Kerick knew the summer palace for Princess Ling would be the high point of his career, and he could doubtlessly retire on the commission if he decided to. Oh, people warned him she was dangerous to work for, of course. They still knew old magics in the east, but he didn't have anything to worry over as long as he did his work well. He planned not to make any mistakes.

Princess Ling, twenty years from home and missing the place she had grown up, wanted a small version of the Imperial Palace of a mere ten acres instead of a hundred. They worked out the details for a dozen buildings and gardens, including intricate mosaics and artwork on nearly every wall. Kerick wisely hired local refugees from Ling's homeland to help with the details and by the time the framework of the buildings were in place, he was already considering designing his own new home on the island he'd buy when the Princess paid him.

He was especially lucky because the Wong brothers had emigrated to Talisa a few years before and brought with them an ancient paint making art so he could acquire the very special colors needed for the art. The twins were in their seventies; cantankerous, but exacting in their work. They were the last people he expected to have trouble with.

But there it was: A monumental problem when he opened the first cannister of paint for the intricate designs on the entry way wall of the winter garden.

The white paint was not really white. A lovely color, beyond a doubt, but more the cream of clouds on a spring sunrise rather than the pure white of snow on distant mountains.
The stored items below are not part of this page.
`src/rtl/tone_sel_pkg.sv`:
```
package tone_sel_pkg;

  // Source chosen for the tone drive, in priority order
  typedef enum logic [1:0] {
    SRC_CONT = 2'd0,
    SRC_PASS = 2'd1,
    SRC_ENV  = 2'd2
  } tone_src_e;

  // Strobes from control to datapath
  typedef struct packed {
    logic restart;    // force the divider to phase zero this cycle
    logic intGate;    // route the internal tone to the output
    logic passEn;     // route the synchronised pin to the output
    logic passLevel;  // synchronised pin level
  } tone_strobe_t;

endpackage

```
`src/rtl/tone_sel_ctrl.sv`:
```
module tone_sel_ctrl
  import tone_sel_pkg::*;
#(
  parameter int unsigned DIV_RATIO   = 20,
  parameter int unsigned GAP_CYCLES  = 25,
  parameter int unsigned SYNC_STAGES = 2
) (
  input  logic         oscClk,
  input  logic         rstN,
  input  logic         contToneEn,
  input  logic         modeSelExt,
  input  logic         extModPin,
  output tone_strobe_t strobes,
  output logic         syncedPin
);

  localparam int unsigned HW = (DIV_RATIO > 2) ? $clog2(DIV_RATIO) : 1;
  localparam int unsigned IW = $clog2(GAP_CYCLES + 1);
  localparam logic [HW-1:0] HOLD_LOAD = HW'(DIV_RATIO - 1);
  localparam logic [IW-1:0] IDLE_MAX  = IW'(GAP_CYCLES);

  logic [SYNC_STAGES-1:0] syncChain;
  logic                   pinPrev;
  logic [HW-1:0]          holdCnt;
  logic [IW-1:0]          idleCnt;
  logic                   pinRise;
  logic                   envGate;
  tone_src_e              srcMode;

  assign syncedPin = syncChain[SYNC_STAGES-1];
  assign pinRise   = syncedPin & ~pinPrev;
  assign envGate   = syncedPin | (holdCnt != '0);

  always_comb begin
    if (contToneEn)      srcMode = SRC_CONT;
    else if (modeSelExt) srcMode = SRC_PASS;
    else                 srcMode = SRC_ENV;
  end

  // Synchroniser, edge tap, hold and quiet-gap counters
  always_ff @(posedge oscClk or negedge rstN) begin
    if (!rstN) begin
      syncChain <= '0;
      pinPrev   <= 1'b0;
      holdCnt   <= '0;
      idleCnt   <= IDLE_MAX;
    end else begin
      syncChain <= {syncChain[SYNC_STAGES-2:0], extModPin};
      pinPrev   <= syncedPin;
      if (pinRise)
        holdCnt <= HOLD_LOAD;
      else if (holdCnt != '0)
        holdCnt <= holdCnt - 1'b1;
      if (envGate)
        idleCnt <= '0;
      else if (idleCnt != IDLE_MAX)
        idleCnt <= idleCnt + 1'b1;
    end
  end

  always_comb begin
    strobes           = '0;
    strobes.passLevel = syncedPin;
    unique case (srcMode)
      SRC_CONT: strobes.intGate = 1'b1;
      SRC_PASS: strobes.passEn  = 1'b1;
      SRC_ENV: begin
        strobes.intGate = envGate;
        strobes.restart = envGate && (idleCnt == IDLE_MAX);
      end
      default: strobes = '0;
    endcase
  end

endmodule

```
`src/rtl/tone_sel_dp.sv`:
```
module tone_sel_dp
  import tone_sel_pkg::*;
#(
  parameter  int unsigned DIV_RATIO = 20,
  localparam int unsigned PW        = $clog2(DIV_RATIO)
) (
  input  logic          oscClk,
  input  logic          rstN,
  input  tone_strobe_t  strobes,
  output logic [PW-1:0] phase,
  output logic          toneDrive
);

  localparam logic [PW-1:0] HALF_P = PW'(DIV_RATIO / 2);
  localparam logic [PW-1:0] LAST_P = PW'(DIV_RATIO - 1);

  logic [PW-1:0] phaseEff;
  logic          intTone;
  logic          driveNext;

  assign phaseEff = strobes.restart ? '0 : phase;
  assign intTone  = (phaseEff < HALF_P);

  always_comb begin
    if (strobes.intGate)     driveNext = intTone;
    else if (strobes.passEn) driveNext = strobes.passLevel;
    else                     driveNext = 1'b0;
  end

  always_ff @(posedge oscClk or negedge rstN) begin
    if (!rstN) begin
      phase     <= '0;
      toneDrive <= 1'b0;
    end else begin
      phase     <= (phaseEff == LAST_P) ? '0 : phaseEff + 1'b1;
      toneDrive <= driveNext;
    end
  end

endmodule

```
`src/rtl/tone_sel_top.sv`:
```
module tone_sel_top
  import tone_sel_pkg::*;
#(
  parameter int unsigned DIV_RATIO   = 20,
  parameter int unsigned GAP_CYCLES  = 25,
  parameter int unsigned SYNC_STAGES = 2
) (
  input  logic oscClk,
  input  logic rstN,
  input  logic contToneEn,
  input  logic modeSelExt,
  input  logic extModPin,
  output logic toneDrive
);

  localparam int unsigned PW = $clog2(DIV_RATIO);

  tone_strobe_t  ctrlStrobes;
  logic          syncedPin;
  logic [PW-1:0] divPhase;

  tone_sel_ctrl #(
    .DIV_RATIO  (DIV_RATIO),
    .GAP_CYCLES (GAP_CYCLES),
    .SYNC_STAGES(SYNC_STAGES)
  ) u_ctrl (
    .oscClk    (oscClk),
    .rstN      (rstN),
    .contToneEn(contToneEn),
    .modeSelExt(modeSelExt),
    .extModPin (extModPin),
    .strobes   (ctrlStrobes),
    .syncedPin (syncedPin)
  );

  tone_sel_dp #(
    .DIV_RATIO(DIV_RATIO)
  ) u_dp (
    .oscClk   (oscClk),
    .rstN     (rstN),
    .strobes  (ctrlStrobes),
    .phase    (divPhase),
    .toneDrive(toneDrive)
  );

endmodule

```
This would put the work behind by days if not weeks. He hoped this might only be a mistake in the shipment and rushed across town in hopes of making the situation right.

He had no such luck. The twin brothers were adamant about the paint.

Kerick finally made his way to Princess Ling's small home (only four stories and hardly more than a city block), and there met with the lady.

"I have encountered a problem," he admitted straight away. If she intended to turn him into a frog or worse, best just to have it done. "There will be a delay in the work while I find somewhere that will make a proper paint."

"Paint?" she said, her fingers moving, but he hoped only in a gesture of impatience.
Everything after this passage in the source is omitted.